I just noticed your intro paragraphs could use some addressing too. You sardonically say that IoC containers "aren’t employing some secret technique we’ve never heard of" to avoid messy, duplication-prone code to build a dependency graph. And you're quite right, what they're doing is actually addressing these things with the same basic techniques as we programmers always do.

Let me talk you through a hypothetical scenario. You, as a programmer, put together a large application, and at the entry point, where you're constructing your object graph, you notice you have quite messy code. There are quite a few classes that are used again and again, and every time you build one of those you have to build the whole chain of dependencies under them again. Plus you find you don't have any expressive way of declaring or controlling the lifecycle of dependencies, except with custom code for each one. Your code is unstructured and full of repetition. This is the messiness you talk about in your intro paragraph.
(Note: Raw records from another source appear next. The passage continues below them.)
[src/hdl/conv_pkg.sv]
// Shared types, constants and register codes for the 3x3 convolution block.
`default_nettype none
package conv_pkg;

    localparam int PIXEL_BITS   = 8;
    localparam int COEFF_BITS   = 7;
    localparam int KERNEL_SIZE  = 3;
    localparam int KERNEL_TAPS  = KERNEL_SIZE * KERNEL_SIZE;
    // pixel times signed coefficient, nine terms summed
    localparam int SUM_BITS     = PIXEL_BITS + COEFF_BITS + 4;
    localparam int DIV_BITS     = 8;
    localparam int MAX_WIDTH_DEF = 1024;
    localparam int HEIGHT_LIMIT = 1024;

    localparam int DIM_BITS     = 11;
    localparam int MAXV_BITS    = 8;
    localparam int OFFSET_BITS  = 9;
    localparam int KERNEL_BITS  = KERNEL_TAPS * COEFF_BITS;

    localparam int APB_ADDR_BITS = 6;
    localparam int APB_DATA_BITS = 64;

    localparam logic [DIM_BITS-1:0]    WIDTH_RST   = DIM_BITS'(1024);
    localparam logic [DIM_BITS-1:0]    HEIGHT_RST  = DIM_BITS'(1024);
    localparam logic [MAXV_BITS-1:0]   MAXV_RST    = MAXV_BITS'(255);
    localparam logic [DIV_BITS-1:0]    DIVISOR_RST = DIV_BITS'(1);
    localparam logic [OFFSET_BITS-1:0] OFFSET_RST  = '0;
    localparam logic [KERNEL_BITS-1:0] KERNEL_RST  = KERNEL_BITS'(1) << (4 * COEFF_BITS);

    typedef enum logic [2:0] {
        REG_WIDTH   = 3'd0,
        REG_HEIGHT  = 3'd1,
        REG_MAXV    = 3'd2,
        REG_DIVISOR = 3'd3,
        REG_OFFSET  = 3'd4,
        REG_KERNEL  = 3'd5
    } conv_reg_t;

    typedef enum logic [2:0] {
        ST_IDLE,
        ST_SHIFT,
        ST_SUM,
        ST_DIV,
        ST_DONE
    } conv_state_t;

    typedef struct packed {
        logic                  drain;
        logic [PIXEL_BITS-1:0] pixel;
    } conv_in_t;

    typedef struct packed {
        logic                  last;
        logic [PIXEL_BITS-1:0] result;
    } conv_out_t;

    // controls that every cell of the window chain sees
    typedef struct packed {
        logic                   shift;
        logic                   clear;
        logic [KERNEL_SIZE-1:0] row_en;
    } conv_cell_ctl_t;

endpackage
`default_nettype wire

[src/hdl/conv_div.sv]
// Radix-2 restoring divider, signed dividend, unsigned divisor, truncating quotient.
`default_nettype none
module conv_div (
    input  wire logic                                  aclk,
    input  wire logic                                  aresetn,
    input  wire logic                                  start,
    input  wire logic signed [conv_pkg::SUM_BITS-1:0]  dividend,
    input  wire logic [conv_pkg::DIV_BITS-1:0]         divisor,
    output      logic                                  busy,
    output      logic signed [conv_pkg::SUM_BITS:0]    quotient
);

    localparam int N  = conv_pkg::SUM_BITS;
    localparam int DB = conv_pkg::DIV_BITS;
    localparam int CW = $clog2(N + 1);

    logic          busy_reg, busy_next;
    logic [CW-1:0] cnt_reg, cnt_next;
    logic [N-1:0]  quo_reg, quo_next;
    logic [DB-1:0] rem_reg, rem_next;
    logic          neg_reg, neg_next;
    logic [DB:0]   shifted;
    logic [DB+1:0] diff;
    logic          ge;

    always_comb begin
        shifted = {rem_reg, quo_reg[N-1]};
        diff    = {1'b0, shifted} - {2'b0, divisor};
        ge      = !diff[DB+1];
        busy_next = busy_reg;
        cnt_next  = cnt_reg;
        quo_next  = quo_reg;
        rem_next  = rem_reg;
        neg_next  = neg_reg;
        if (start) begin
            busy_next = 1'b1;
            cnt_next  = CW'(N);
            rem_next  = '0;
            neg_next  = dividend[N-1];
            quo_next  = dividend[N-1] ? N'(-dividend) : N'(dividend);
        end else if (busy_reg) begin
            rem_next = ge ? diff[DB-1:0] : shifted[DB-1:0];
            quo_next = {quo_reg[N-2:0], ge};
            cnt_next = cnt_reg - CW'(1);
            if (cnt_reg == CW'(1)) begin
                busy_next = 1'b0;
            end
        end
    end

    always_ff @(posedge aclk) begin
        if (!aresetn) begin
            busy_reg <= 1'b0;
            cnt_reg  <= '0;
        end else begin
            busy_reg <= busy_next;
            cnt_reg  <= cnt_next;
        end
        quo_reg <= quo_next;
        rem_reg <= rem_next;
        neg_reg <= neg_next;
    end

    assign busy     = busy_reg;
    assign quotient = neg_reg ? -$signed({1'b0, quo_reg}) : $signed({1'b0, quo_reg});

endmodule
`default_nettype wire
[config.mk]
export PLATFORM = sky130hd
export DESIGN_NAME = conv_div
export DESIGN_NICKNAME = d
export VERILOG_FILES = /design/src/hdl/conv_pkg.sv /design/src/hdl/conv_div.sv
export SDC_FILE = /design/constraint.sdc
export NUM_CORES = 1
export LEC_CHECK = 0
export BUFFER_PORTS_ARGS = -buffer_cell sky130_fd_sc_hd__buf_2
export CAP_MARGIN = 0
export CORE_UTILIZATION = 56
export CTS_CLUSTER_SIZE = 10
export DETAILED_ROUTE_END_ITERATION = 8
export PLACE_DENSITY = 0.85
export SLEW_MARGIN = 5
export SYNTH_ARGS = -nofsm -noshare
export SYNTH_HDL_FRONTEND = slang
export SYNTH_SLANG_ARGS = --single-unit
[constraint.sdc]
create_clock -name aclk -period 2.7 [get_ports aclk]
set_input_delay 0.27 -clock aclk [delete_from_list [all_inputs] [get_ports aclk]]
set_output_delay 0.27 -clock aclk [all_outputs]
set_load 0.05 [all_outputs]
== Yosys cells after proc, flatten, opt, wreduce, memory -nomap -nowiden ==
Cells that the tools add are included.
Word-level totals
  bits in registers: 34
  input bits: 30
  output and inout port bits: 21
  word-level logic and storage cells: 25
Operators by class
  $add $sub $neg: 4
  equal/unequal tests: 1
  multiplexer cells: 10
  bitwise gates (word level): 1
  reduce and logical (&&, ||, !) cells: 3
Operators by type and width (count)
  two-way mux 19 bit: 3
  two-way mux 20 bit: 1
  negation 19 -> 20 bit: 1
  negation 19 bit: 1
  two-way mux 5 bit: 2
  subtractor 9 x 8 -> 10 bit: 1
  two-way mux 8 bit: 1
  == test 5 x 1 -> 1 bit (second input constant): 1
  subtractor 5 x 1 -> 5 bit (second input constant): 1
  two-way mux 1 bit: 3
  nonzero test 2 bit: 1
  OR reduction 2 bit: 1
  logical NOT 1 bit: 1
  NOT 1 bit: 1

== Logic depth before layout (Yosys ltp) ==
  depth after elaboration: 4
  gate-level depth with buffers: 8
  mapped depth without buffers: 8

== Worst setup path before layout ==
OpenSTA, ideal clock, no wires.
  path type: register -> output
  start point: register quo_reg[10]
  end point: output quotient[17] (netlist bit)
  data arrival time: 2131 ps
  required time: 2430 ps
  slack: 299 ps
  cell stages (with the launch flop): 6
  path buffers: 0
  cells stage by stage: edfxtp_1 > or4_1 > nor4_1 > nand3_1 > o31ai_1 > xnor2_1
Between the ends
  cells in the longest elaborated chain, start to end: 2
RTL lines
  from (decl): RTL line conv_div.sv:19  | logic [N-1:0] quo_reg, quo_next;
  from (signal assigned): RTL line conv_div.sv:59  | quo_reg <= quo_next;
  negation 19 -> 20 bit: RTL line conv_div.sv:65  | assign quotient = neg_reg ? -$signed({1'b0, quo_reg}) : $signed({1'b0, quo_reg});
  two-way mux 20 bit: RTL line conv_div.sv:65
  to (decl): RTL line conv_div.sv:10  | output logic signed [conv_pkg::SUM_BITS:0] quotient
No other way between the ends.

== Final worst setup path ==
  start point: register quo_reg[6]
  end point: output quotient[14] (netlist bit)
The elaborated chain is that of the path after synthesis.

==> key figures <==
Outcome
  – Status: finished clean

STA
  – Final period utilization: between 90% and 100%
  – Peak Freq: about 390 MHz
  – Final clock skew: 0.00700 ns
  – Slew Viols, Final: 0
  – Slew @ Worst Pin: around 0.76 ns
  – Setup TNS: 0 ns
  – Worst hold margin: 0.240 ns
  – Post-layout min period: between 2 and 3 ns
  – Final Setup Violations: 0
  – Relative slew margins: around 49%
  – Final hold vios: 0

Critical path
  – Setup crit start kind: flip-flop
  – Slowest cell on the critical path: o41ai_1
  – CP endpoint kind: output pin
  – Crit path largest cell delay: ~0.47 ns
  – Worst path top cell family by delay: simple AND/OR/NAND/NOR gates
  – Critical path launch point: quo_reg[6]
  – Worst EP arrival: ~2.3 ns
  – Critical-path maximum fanout: 5
  – Reg2reg start: quo_reg[18]
  – CP cell instances: nor4_2 -> nand3_1 -> o41ai_1 -> xnor2_1 -> buf_2
  – WP data required: about 2.4 ns
  – Setup CP Type: flip-flop to output pin
  – Bufs and invs on worst path: 1

Drt
  – Wire per inst: about 13 um
  – Via-to-Cell Ratio: 5.76
  – Remaining DRCs: 0
  – Vias: roughly 2200
  – DR pass1 iterations: 4
  – DRT iter0 DRCs: 119
  – Routed wire length: ~5200 um
  – Final antenna-violating net count: 0

Floorplanning
  – Die width: a little under 70 um
  – Die Ht: between 60 and 70 um
  – # IOs: 51
  – Area of the die: ~0.0048 mm^2
  – Core footprint: roughly 0.0044 mm^2
  – Core Rows: 24
  – Starting Density: about three fifths

Clocking
  – CTS Sinks: 34
  – Clk slew on worst S/H paths: around 0.070 ns
  – CTS tree: built
  – TritonCTS Buffers: 5
  – Root Driver: clkbuf_8
  – Clock Path Buffers: 2
  – Hold_buf cts: 0
  – Clk Latency, worst-skew pair: between 0.2 and 0.3 ns
  – H-tree depth: 2
  – Number of post-CTS setup repair buffers: 0

Pwr
  – Worst vdd ir: around 0.22 mV
  – Lkg Pwr: between 1 and 1.5 nW
  – Pwr/cell area: 527 mW/mm^2

Cells and area
  – Fin util: about two thirds
  – Layout Cells excl Fill: 388
  – Flip-flop and latch area: roughly 880 um^2
  – Layout Nets: about 380
  – Area of the multi-input gates: 0.00158 mm^2
  – Share of cells above drive strength 1: a little over a fifth
  – Final instance area: 0.00294 mm^2
  – Area Overhead vs Synth: 14.8%
  – Fill cell count: approximately 370
  – Max FFs per register: 19
  – ANT cells: 0

Global routing
  – Vias in the first global route: between 1500 and 2000
  – Gr ovfl total: 0
  – Initial antenna violation count: 0
  – First-pass GRT wire length: a little under 9000 um
  – Total track usage: between 20% and 30%
  – Pin count of the biggest net entering global routing: 47

Synthesis
  – YS warnings: 0
  – Syn Std Cell Area: approximately 0.0026 mm^2
  – Seq cells post-synth: 34
  – Post-synth ARST share: 0%
  – Prevailing post-synth register cell: edfxtp_1
  – Synth Instances: 289
  – Post-synth EDFFs: 20
  – Avg Inst Size Synth: between 8 and 9 um^2
  – Synthesized net count: approximately 330
  – Seq/Total Area, Yosys: 34.4%
  – Synth unique cells: 49

Flow run
  – MaxCap Viol Count: 0

Placed design
  – Dpl hpwl: between 3000 and 4000 um
  – Placed cells: 380
  – GP Congestion: between 0.8 and 0.9
  – Placed cell areas: roughly 0.0028 mm^2
  – Port-buffer cells: 50

Min path
  – Type of the worst min-delay path: input pin to flip-flop
  – HP Start: aresetn
[cells in the final DEF, fill, tap and decap left out, drive strengths merged, types with 2 or more instances in the layout]
master  netlist  layout
o21ai        18      18
a32o          2       2
nand2b        8       8
nor4          4       4
clkbuf        9       6
or4           4       4
xnor2        21      21
a21oi        26      26
nand3         4       4
o21a          3       3
a31oi         2       2
nand2        19      19
nor2b         3       3
xor2         19      19
nor3          2       2
mux2i         3       3
or3           6       6
edfxtp       20      20
ha           12      12
o41ai         6       6
inv          20      20
clkinv        0       2
a32oi         3       3
dfxtp        14      14
nor2         29      29
buf           3      51
o31ai        13      13
[per-layer routing]
layer  part of all wire [%]  vias to the layer above  GRT usage [%]
met5                      0                        -              0
met4                    1.8                        0           10.2
met3                    3.9                       10           4.36
met2                     50                       61           39.4
met1                     44                     1031           26.4
li1                       -                     1133              -
[worst paths after layout]
check            endpoint  slack, ns  cells after the start
max          quotient[14]       0.15                      5
min            cnt_reg[4]       0.24                      2
min reg2reg    rem_reg[7]       0.48                      2
max reg2reg    rem_reg[7]       0.42                      7
[through the flow]
step / worst slack, ns / power, mW
2_1_floorplan: 0.299 / 1.07
3_3_place_gp: 0.306 / 1.19
3_5_place_dp: 0.267 / 1.20
4_1_cts: 0.00478 / 1.55
5_1_grt: -0.0158 / 1.62
6_report: 0.148 / 1.55
[layout make-up]
type / count / area share [%]
inverter: 20 / 2.56
timing repair buffer: 51 / 8.86
clock inverter: 2 / 0.298
sequential: 34 / 30.0
multi-input combinational: 223 / 53.6
clock buffer: 6 / 2.47
tap: 52 / 2.21
[cells by family after synthesis]
| family | count (synthesis) | synth area share, % |
|---|---|---|
| AND/OR/NAND/NOR | 85 | 17.0 |
| AO/OA/AOI/OAI | 82 | 22.2 |
| XOR/XNOR | 40 | 13.7 |
| flip-flops | 34 | 34.4 |
| buffers and inverters | 32 | 4.89 |
| adder cells (fa/ha/maj) | 13 | 6.65 |
| multiplexers | 3 | 1.17 |
[power by group]
part           internal, mW  switching (mW)  total (mW)
logic                 0.168           0.364       0.532
clock network         0.177           0.178       0.355
registers             0.604          0.0591       0.663
total                 0.949           0.601        1.55
[synthesized netlist by cell type (2+ instances only)]
master    instances  area (um^2)
a31oi_1           2         12.5
nand2_1          19         71.3
edfxtp_1         20          601
nand2b_1          8         50.1
o31ai_2           2         25.0
xnor2_1          21          184
ha_1             12          150
nor4_1            4         25.0
nor2_1           29          109
o41ai_1           5         43.8
nor3_1            2         10.0
a32oi_1           3         26.3
mux2i_1           3         30.0
or3_1             5         31.3
o21a_1            3         22.5
nand3_1           4         20.0
dfxtp_1          14          280
a21oi_1          26          130
xor2_1           19          166
inv_1            20         75.1
a32o_1            2         20.0
or4_4             3         33.8
nor2b_1           3         18.8
o31ai_1           9         67.6
o21ai_0          18         90.1
o31ai_4           2         42.5
clkbuf_1          9         33.8
[repair_timing]
item | 4_1_cts | 5_1_grt
setup endpoints to repair | 1 | 4
hold endpoints to repair | 0 | 0
resized for setup | 1 | 4
(Power assumes the default switching activity.)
So first, you start to refactor a bit- where some repeated code is structured enough you pull it out into helper methods, and so on. But then you start to think- is this a problem that I could perhaps tackle in a general sense, one that isn't specific to this particular project but could help you in all your future projects?

So you sit down, and think about it, and decide that there should be a class that can resolve dependencies. And you sketch out what public methods it would need:

void Bind(Type interfaceType, Type concreteType, bool singleton);
T Resolve<T>();

Bind says "where you see a constructor argument of type interfaceType, pass in an instance of concreteType". The additional singleton parameter says whether to use the same instance of concreteType each time, or always make a new one.

Resolve will simply try to construct T with any constructor it can find whose arguments are all of types which have previously been bound. It can also call itself recursively to resolve the dependencies all the way down. If it can't resolve an instance because not everything has been bound, it throws an exception.

You can try implementing this yourself, and you'll find you need a bit of reflection, and some caching for the bindings where singleton is true, but certainly nothing drastic or horrifying. And once you're done- voila, you have the core of your very own IoC container! Is it really that scary? The only real difference between this and Ninject or StructureMap or Castle Windsor or whatever one you prefer is that those have a lot more functionality to cover the (many!) use cases where this basic version wouldn't be sufficient. But at its heart, what you have there is the essence of an IoC container.